Design of Cold-Formed Steel Built-Up Back-to-Back Columns Subject to Local-Flexural Interactive Buckling
Publication: Journal of Structural Engineering
Volume 149, Issue 12
Abstract
The North American Standard (NAS) and the European Standard (EC3) for cold-formed steel design provide limited guidelines for the strength predictions of built-up columns. The existing design equations are limited to flexural buckling and local-flexural interactive buckling. The present study evaluates the local-flexural interactive design equations for cold-formed steel built-up back-to-back I-section columns against the results of experimental and numerical studies. The results show that the existing design guidelines for local-flexural interactive buckling are unconservative by about 17%, 5%, and 15% for DSM-NAS, EWM-NAS, and EWM-EC3, respectively.
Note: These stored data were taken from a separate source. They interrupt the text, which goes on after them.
**config.mk**
```make
export PLATFORM = sky130hd
export DESIGN_NAME = utf8_char_ngram_extractor_unit
export DESIGN_NICKNAME = d
export VERILOG_FILES = /design/src/uce_pkg.sv /design/src/uce_front.sv /design/src/uce_fifo.sv /design/src/uce_back.sv /design/src/utf8_char_ngram_extractor_unit.sv
export SDC_FILE = /design/constraint.sdc
export NUM_CORES = 1
export LEC_CHECK = 0
export BUFFER_PORTS_ARGS = -buffer_cell sky130_fd_sc_hd__buf_2
export CORE_MARGIN = 1
export CORE_UTILIZATION = 55
export CTS_BUF_LIST = sky130_fd_sc_hd__clkbuf_16
export DETAILED_ROUTE_END_ITERATION = 12
export PLACE_DENSITY_LB_ADDON = 0.12
export RECOVER_POWER = 25
export SYNTH_ARGS = -nofsm -noshare
export SYNTH_HDL_FRONTEND = slang
export SYNTH_SLANG_ARGS = --single-unit
export TNS_END_PERCENT = 10
```
**constraint.sdc**
```tcl
create_clock -name clk -period 19.3 [get_ports clk]
set_clock_uncertainty 0.05 [all_clocks]
set_input_delay 2.895 -clock clk [delete_from_list [all_inputs] [get_ports clk]]
set_output_delay 2.895 -clock clk [all_outputs]
set_load 0.03 [all_outputs]
```
**src/uce_pkg.sv**
```systemverilog
`default_nettype none

package uce_pkg;

	localparam int LEN_W      = 3;
	localparam int PACK_BYTES = 24;
	localparam int EVQ_DEPTH  = 2;

	localparam logic [7:0] BYTE_CONT_MASK = 8'hC0;
	localparam logic [7:0] BYTE_CONT_CODE = 8'h80;

	typedef struct packed {
		logic [7:0] in_byte;
		logic       end_of_word;
	} in_word_t;

	typedef struct packed {
		logic [63:0] head_bytes;
		logic [63:0] middle_bytes;
		logic [63:0] tail_bytes;
		logic [4:0]  byte_count;
		logic [2:0]  char_count;
		logic        last_of_word;
		logic        char_truncated;
	} out_word_t;

	// one completed character (or a bare end of word) handed to the back end
	typedef struct packed {
		logic             has_char;
		logic             flag;
		logic             eow;
		logic [LEN_W-1:0] len;
	} evt_ctl_t;

endpackage

`default_nettype wire

```
**src/uce_front.sv**
```systemverilog
`default_nettype none

module uce_front #(
	parameter int MAX_CHAR_BYTES = 4
) (
	input  wire logic                        clk,
	input  wire logic                        arst_n,
	input  wire logic                        push,
	output logic                             full,
	input  wire uce_pkg::in_word_t           in_data,
	output logic                             evt_push,
	output uce_pkg::evt_ctl_t                evt_ctl,
	output logic [MAX_CHAR_BYTES*8-1:0]      evt_bytes,
	input  wire logic                        q_full
);
	import uce_pkg::*;

	localparam int CB_W = MAX_CHAR_BYTES * 8;
	localparam logic [LEN_W-1:0] MAX_LEN = LEN_W'(MAX_CHAR_BYTES);

	logic [CB_W-1:0]  bld_bytes_q, nxt_bytes;
	logic [LEN_W-1:0] bld_len_q, nxt_len;
	logic             bld_ovf_q, nxt_ovf;
	logic             pend_q, nxt_pend;

	logic             accept;
	logic             is_cont;
	logic             building;
	logic [CB_W-1:0]  lead_bytes;
	logic [CB_W-1:0]  app_bytes;
	logic [CB_W-1:0]  upd_bytes;
	logic [LEN_W-1:0] upd_len;
	logic             upd_ovf;

	assign full     = q_full || pend_q;
	assign accept   = push && !full;
	assign is_cont  = (in_data.in_byte & BYTE_CONT_MASK) == BYTE_CONT_CODE;
	assign building = bld_len_q != '0;

	assign lead_bytes = CB_W'(in_data.in_byte) << (CB_W - 8);
	assign app_bytes  = bld_bytes_q | (lead_bytes >> {bld_len_q, 3'b000});

	always_comb begin
		upd_bytes = bld_bytes_q;
		upd_len   = bld_len_q;
		upd_ovf   = bld_ovf_q;
		if (building) begin
			if (bld_len_q < MAX_LEN) begin
				upd_bytes = app_bytes;
				upd_len   = bld_len_q + 1'b1;
			end else begin
				upd_ovf = 1'b1;
			end
		end
	end

	always_comb begin
		evt_push  = 1'b0;
		evt_ctl   = '0;
		evt_bytes = bld_bytes_q;
		nxt_bytes = bld_bytes_q;
		nxt_len   = bld_len_q;
		nxt_ovf   = bld_ovf_q;
		nxt_pend  = pend_q;
		if (pend_q) begin
			// second half of a word end that closed two characters
			if (!q_full) begin
				evt_push         = 1'b1;
				evt_ctl.has_char = 1'b1;
				evt_ctl.flag     = bld_ovf_q;
				evt_ctl.eow      = 1'b1;
				evt_ctl.len      = bld_len_q;
				nxt_bytes        = '0;
				nxt_len          = '0;
				nxt_ovf          = 1'b0;
				nxt_pend         = 1'b0;
			end
		end else if (accept) begin
			if (is_cont) begin
				if (in_data.end_of_word) begin
					evt_push         = 1'b1;
					evt_ctl.has_char = upd_len != '0;
					evt_ctl.flag     = upd_ovf;
					evt_ctl.eow      = 1'b1;
					evt_ctl.len      = upd_len;
					evt_bytes        = upd_bytes;
					nxt_bytes        = '0;
					nxt_len          = '0;
					nxt_ovf          = 1'b0;
				end else begin
					nxt_bytes = upd_bytes;
					nxt_len   = upd_len;
					nxt_ovf   = upd_ovf;
				end
			end else if (building) begin
				evt_push         = 1'b1;
				evt_ctl.has_char = 1'b1;
				evt_ctl.flag     = bld_ovf_q;
				evt_ctl.eow      = 1'b0;
				evt_ctl.len      = bld_len_q;
				nxt_bytes        = lead_bytes;
				nxt_len          = LEN_W'(1);
				nxt_ovf          = 1'b0;
				nxt_pend         = in_data.end_of_word;
			end else if (in_data.end_of_word) begin
				evt_push         = 1'b1;
				evt_ctl.has_char = 1'b1;
				evt_ctl.flag     = 1'b0;
				evt_ctl.eow      = 1'b1;
				evt_ctl.len      = LEN_W'(1);
				evt_bytes        = lead_bytes;
				nxt_bytes        = '0;
				nxt_len          = '0;
				nxt_ovf          = 1'b0;
			end else begin
				nxt_bytes = lead_bytes;
				nxt_len   = LEN_W'(1);
				nxt_ovf   = 1'b0;
			end
		end
	end

	always_ff @(posedge clk or negedge arst_n) begin
		if (!arst_n) begin
			bld_len_q <= '0;
			bld_ovf_q <= 1'b0;
			pend_q    <= 1'b0;
		end else begin
			bld_len_q <= nxt_len;
			bld_ovf_q <= nxt_ovf;
			pend_q    <= nxt_pend;
		end
	end

	always_ff @(posedge clk) begin
		bld_bytes_q <= nxt_bytes;
	end

	a_pend_has_char: assert property (@(posedge clk) disable iff (!arst_n)
		pend_q |-> bld_len_q != '0)
		else $error("pending word end without a character");

endmodule

`default_nettype wire

```
**src/uce_fifo.sv**
```systemverilog
`default_nettype none

module uce_fifo #(
	parameter int WIDTH = 8,
	parameter int DEPTH = 2
) (
	input  wire logic             clk,
	input  wire logic             arst_n,
	input  wire logic             wr_en,
	input  wire logic [WIDTH-1:0] wr_data,
	output logic                  full,
	input  wire logic             rd_en,
	output logic [WIDTH-1:0]      rd_data,
	output logic                  empty
);

	localparam int PTR_W = (DEPTH > 1) ? $clog2(DEPTH) : 1;
	localparam int CNT_W = $clog2(DEPTH + 1);
	localparam logic [PTR_W-1:0] LAST_PTR = PTR_W'(DEPTH - 1);
	localparam logic [CNT_W-1:0] FULL_CNT = CNT_W'(DEPTH);

	logic [WIDTH-1:0] slot_q [DEPTH];
	logic [PTR_W-1:0] wr_ptr_q, rd_ptr_q;
	logic [CNT_W-1:0] count_q;

	assign full    = count_q == FULL_CNT;
	assign empty   = count_q == '0;
	assign rd_data = slot_q[rd_ptr_q];

	always_ff @(posedge clk or negedge arst_n) begin
		if (!arst_n) begin
			wr_ptr_q <= '0;
			rd_ptr_q <= '0;
			count_q  <= '0;
		end else begin
			if (wr_en) begin
				wr_ptr_q <= (wr_ptr_q == LAST_PTR) ? '0 : wr_ptr_q + 1'b1;
			end
			if (rd_en) begin
				rd_ptr_q <= (rd_ptr_q == LAST_PTR) ? '0 : rd_ptr_q + 1'b1;
			end
			if (wr_en && !rd_en) begin
				count_q <= count_q + 1'b1;
			end else if (rd_en && !wr_en) begin
				count_q <= count_q - 1'b1;
			end
		end
	end

	always_ff @(posedge clk) begin
		if (wr_en) begin
			slot_q[wr_ptr_q] <= wr_data;
		end
	end

	a_no_overflow: assert property (@(posedge clk) disable iff (!arst_n)
		wr_en |-> !full || rd_en)
		else $error("event queue written while full");

	a_no_underflow: assert property (@(posedge clk) disable iff (!arst_n)
		rd_en |-> !empty)
		else $error("event queue read while empty");

endmodule

`default_nettype wire

```
**src/uce_back.sv**
```systemverilog
`default_nettype none

module uce_back #(
	parameter int MAX_GRAM       = 6,
	parameter int MIN_GRAM       = 2,
	parameter int MAX_CHAR_BYTES = 4
) (
	input  wire logic                        clk,
	input  wire logic                        arst_n,
	input  wire logic                        evt_valid,
	input  wire uce_pkg::evt_ctl_t           evt_ctl,
	input  wire logic [MAX_CHAR_BYTES*8-1:0] evt_bytes,
	output logic                             evt_pop,
	output logic                             empty,
	input  wire logic                        pop,
	output uce_pkg::out_word_t               out_data
);
	import uce_pkg::*;

	localparam int CB_W    = MAX_CHAR_BYTES * 8;
	localparam int CNT_W   = $clog2(MAX_GRAM + 1);
	localparam int IDX_W   = $clog2(MAX_GRAM);
	localparam int POS_W   = $clog2(MAX_GRAM * MAX_CHAR_BYTES + 1);
	localparam int PACK_W  = PACK_BYTES * 8;
	localparam int FIRST_N = (MIN_GRAM < 1) ? 1 : MIN_GRAM;
	localparam logic [CNT_W-1:0] FULL_CNT = CNT_W'(MAX_GRAM);

	typedef enum logic [1:0] {
		S_IDLE = 2'b01,
		S_RUN  = 2'b10
	} state_t;

	state_t            state_q;
	logic [CB_W-1:0]   win_bytes_q [MAX_GRAM];
	logic [LEN_W-1:0]  win_len_q   [MAX_GRAM];
	logic              win_flag_q  [MAX_GRAM];
	logic [CNT_W-1:0]  held_q;
	logic              eow_q;
	logic [CNT_W-1:0]  n_q;
	logic [PACK_W-1:0] acc_q;
	logic [POS_W-1:0]  pos_q;
	logic              flg_q;
	logic              out_valid_q;
	out_word_t         out_q;

	logic                   out_room;
	logic [IDX_W-1:0]       cur_idx;
	logic [IDX_W-1:0]       wr_idx;
	logic [PACK_W+CB_W-1:0] shifted;
	logic [PACK_W-1:0]      app_acc;
	logic [POS_W-1:0]       app_pos;
	logic                   app_flg;
	logic [CNT_W-1:0]       n1;
	logic                   emit;
	logic                   last_n;
	logic                   is_last;
	logic                   advance;
	logic [CNT_W-1:0]       held_pop;
	logic                   run_after_pop;

	assign out_room = !out_valid_q || pop;
	assign cur_idx  = n_q[IDX_W-1:0];
	assign wr_idx   = held_q[IDX_W-1:0];

	// append the next character of the current start at the running byte offset
	assign shifted = {win_bytes_q[cur_idx], {PACK_W{1'b0}}} >> {pos_q, 3'b000};
	assign app_acc = acc_q | shifted[PACK_W+CB_W-1 -: PACK_W];
	assign app_pos = pos_q + POS_W'(win_len_q[cur_idx]);
	assign app_flg = flg_q | win_flag_q[cur_idx];

	assign n1      = n_q + 1'b1;
	assign emit    = int'(n1) >= FIRST_N;
	assign last_n  = n1 == held_q;
	assign is_last = eow_q && last_n && ((int'(held_q) - 1) < FIRST_N);
	assign advance = (state_q == S_RUN) && (!emit || out_room);

	assign evt_pop       = (state_q == S_IDLE) && evt_valid;
	assign held_pop      = held_q + CNT_W'(evt_ctl.has_char);
	assign run_after_pop = (held_pop == FULL_CNT) || (evt_ctl.eow && held_pop != '0);

	assign empty    = !out_valid_q;
	assign out_data = out_q;

	always_ff @(posedge clk or negedge arst_n) begin
		if (!arst_n) begin
			state_q     <= S_IDLE;
			held_q      <= '0;
			eow_q       <= 1'b0;
			n_q         <= '0;
			out_valid_q <= 1'b0;
		end else begin
			case (state_q)
				S_IDLE: begin
					if (evt_valid) begin
						held_q  <= held_pop;
						eow_q   <= evt_ctl.eow;
						n_q     <= '0;
						state_q <= run_after_pop ? S_RUN : S_IDLE;
					end
				end
				S_RUN: begin
					if (advance) begin
						if (last_n) begin
							// start done: drop the oldest character
							held_q  <= held_q - 1'b1;
							n_q     <= '0;
							state_q <= (eow_q && held_q != CNT_W'(1)) ? S_RUN : S_IDLE;
						end else begin
							n_q <= n1;
						end
					end
				end
				default: begin
					state_q <= S_IDLE;
				end
			endcase

			if (advance && emit) begin
				out_valid_q <= 1'b1;
			end else if (pop) begin
				out_valid_q <= 1'b0;
			end
		end
	end

	always_ff @(posedge clk) begin
		if (evt_pop && evt_ctl.has_char) begin
			win_bytes_q[wr_idx] <= evt_bytes;
			win_len_q[wr_idx]   <= evt_ctl.len;
			win_flag_q[wr_idx]  <= evt_ctl.flag;
		end else if (advance && last_n) begin
			for (int i = 0; i < MAX_GRAM - 1; i++) begin
				win_bytes_q[i] <= win_bytes_q[i+1];
				win_len_q[i]   <= win_len_q[i+1];
				win_flag_q[i]  <= win_flag_q[i+1];
			end
		end

		if (evt_pop || (advance && last_n)) begin
			acc_q <= '0;
			pos_q <= '0;
			flg_q <= 1'b0;
		end else if (advance) begin
			acc_q <= app_acc;
			pos_q <= app_pos;
			flg_q <= app_flg;
		end

		if (advance && emit) begin
			out_q.head_bytes     <= app_acc[PACK_W-1 -: 64];
			out_q.middle_bytes   <= app_acc[PACK_W-65 -: 64];
			out_q.tail_bytes     <= app_acc[63:0];
			out_q.byte_count     <= 5'(app_pos);
			out_q.char_count     <= 3'(n1);
			out_q.last_of_word   <= is_last;
			out_q.char_truncated <= app_flg;
		end
	end

	a_run_has_chars: assert property (@(posedge clk) disable iff (!arst_n)
		state_q == S_RUN |-> held_q != '0 && n_q < held_q)
		else $error("walking a start beyond the held characters");

	a_full_unless_flush: assert property (@(posedge clk) disable iff (!arst_n)
		state_q == S_RUN && !eow_q |-> held_q == FULL_CNT)
		else $error("window walked without a full window or word end");

	a_idle_room: assert property (@(posedge clk) disable iff (!arst_n)
		state_q == S_IDLE |-> held_q < FULL_CNT)
		else $error("window full while waiting for a character");

endmodule

`default_nettype wire

```
**src/utf8_char_ngram_extractor_unit.sv**
```systemverilog
// UTF-8 character n-gram extractor.
// Input queue port: raise push with in_data (one byte of a word, end_of_word
// on its last byte); the word is taken when full is low. Output queue port:
// while empty is low out_data holds the oldest n-gram, removed by pop.
// Bytes are grouped into characters; every run of MIN_GRAM..MAX_GRAM
// characters comes out, by start character and then by growing length.
// last_of_word marks the final n-gram of a word; short words give nothing.
// A front end assembles characters and queues them; the back end keeps a
// window of MAX_GRAM characters and builds each n-gram by appending one
// character per cycle, while the result register has room, to a running
// byte buffer. At the defaults a character that fills the window is loaded
// and then walked in six appends, five of them giving results; a character
// that leaves the window short is only loaded, and the word end adds a walk
// for each held start. A stalled pop holds the result register and the
// back end; the front keeps taking bytes until the two-entry character
// queue fills. Reset empties the queue, the window and the result register.
`default_nettype none

module utf8_char_ngram_extractor_unit #(
	parameter int MAX_GRAM       = 6,
	parameter int MIN_GRAM       = 2,
	parameter int MAX_CHAR_BYTES = 4
) (
	input  wire logic               clk,
	input  wire logic               arst_n,
	input  wire logic               push,
	output logic                    full,
	input  wire uce_pkg::in_word_t  in_data,
	output logic                    empty,
	input  wire logic               pop,
	output uce_pkg::out_word_t      out_data
);
	import uce_pkg::*;

	localparam int CB_W  = MAX_CHAR_BYTES * 8;
	localparam int EVT_W = $bits(evt_ctl_t) + CB_W;

	logic            evt_push;
	evt_ctl_t        evt_ctl_wr;
	logic [CB_W-1:0] evt_bytes_wr;
	logic            q_full;
	logic            q_empty;
	logic            evt_pop;
	logic [EVT_W-1:0] q_rd;
	evt_ctl_t        evt_ctl_rd;
	logic [CB_W-1:0] evt_bytes_rd;

	assign evt_ctl_rd   = q_rd[EVT_W-1 -: $bits(evt_ctl_t)];
	assign evt_bytes_rd = q_rd[CB_W-1:0];

	uce_front #(
		.MAX_CHAR_BYTES(MAX_CHAR_BYTES)
	) u_front (
		.clk      (clk),
		.arst_n   (arst_n),
		.push     (push),
		.full     (full),
		.in_data  (in_data),
		.evt_push (evt_push),
		.evt_ctl  (evt_ctl_wr),
		.evt_bytes(evt_bytes_wr),
		.q_full   (q_full)
	);

	uce_fifo #(
		.WIDTH(EVT_W),
		.DEPTH(EVQ_DEPTH)
	) u_queue (
		.clk    (clk),
		.arst_n (arst_n),
		.wr_en  (evt_push),
		.wr_data({evt_ctl_wr, evt_bytes_wr}),
		.full   (q_full),
		.rd_en  (evt_pop),
		.rd_data(q_rd),
		.empty  (q_empty)
	);

	uce_back #(
		.MAX_GRAM      (MAX_GRAM),
		.MIN_GRAM      (MIN_GRAM),
		.MAX_CHAR_BYTES(MAX_CHAR_BYTES)
	) u_back (
		.clk      (clk),
		.arst_n   (arst_n),
		.evt_valid(!q_empty),
		.evt_ctl  (evt_ctl_rd),
		.evt_bytes(evt_bytes_rd),
		.evt_pop  (evt_pop),
		.empty    (empty),
		.pop      (pop),
		.out_data (out_data)
	);

endmodule

`default_nettype wire

```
Furthermore, a maximum reduction in the built-up column strength by local-flexural interaction is observed when its nominal local and flexural buckling loads are close. Based on the results and observations, new design equations are proposed by including the product of nominal local and flexural buckling loads for the North American and European standards, which capture the local-flexural interactive buckling in built-up I-section columns. The effect of fastener spacing on the ultimate load for local-flexural interactive buckling is also evaluated, and its effect is found to be small, unlike for global buckling. The minimum fastener spacing criteria of NAS are assessed, and suitable recommendations are provided for fixed-end columns. Overall, the present study provides insights into the local-flexural interactive buckling behavior of built-up I-section columns and proposes reliable design equations to predict the ultimate load.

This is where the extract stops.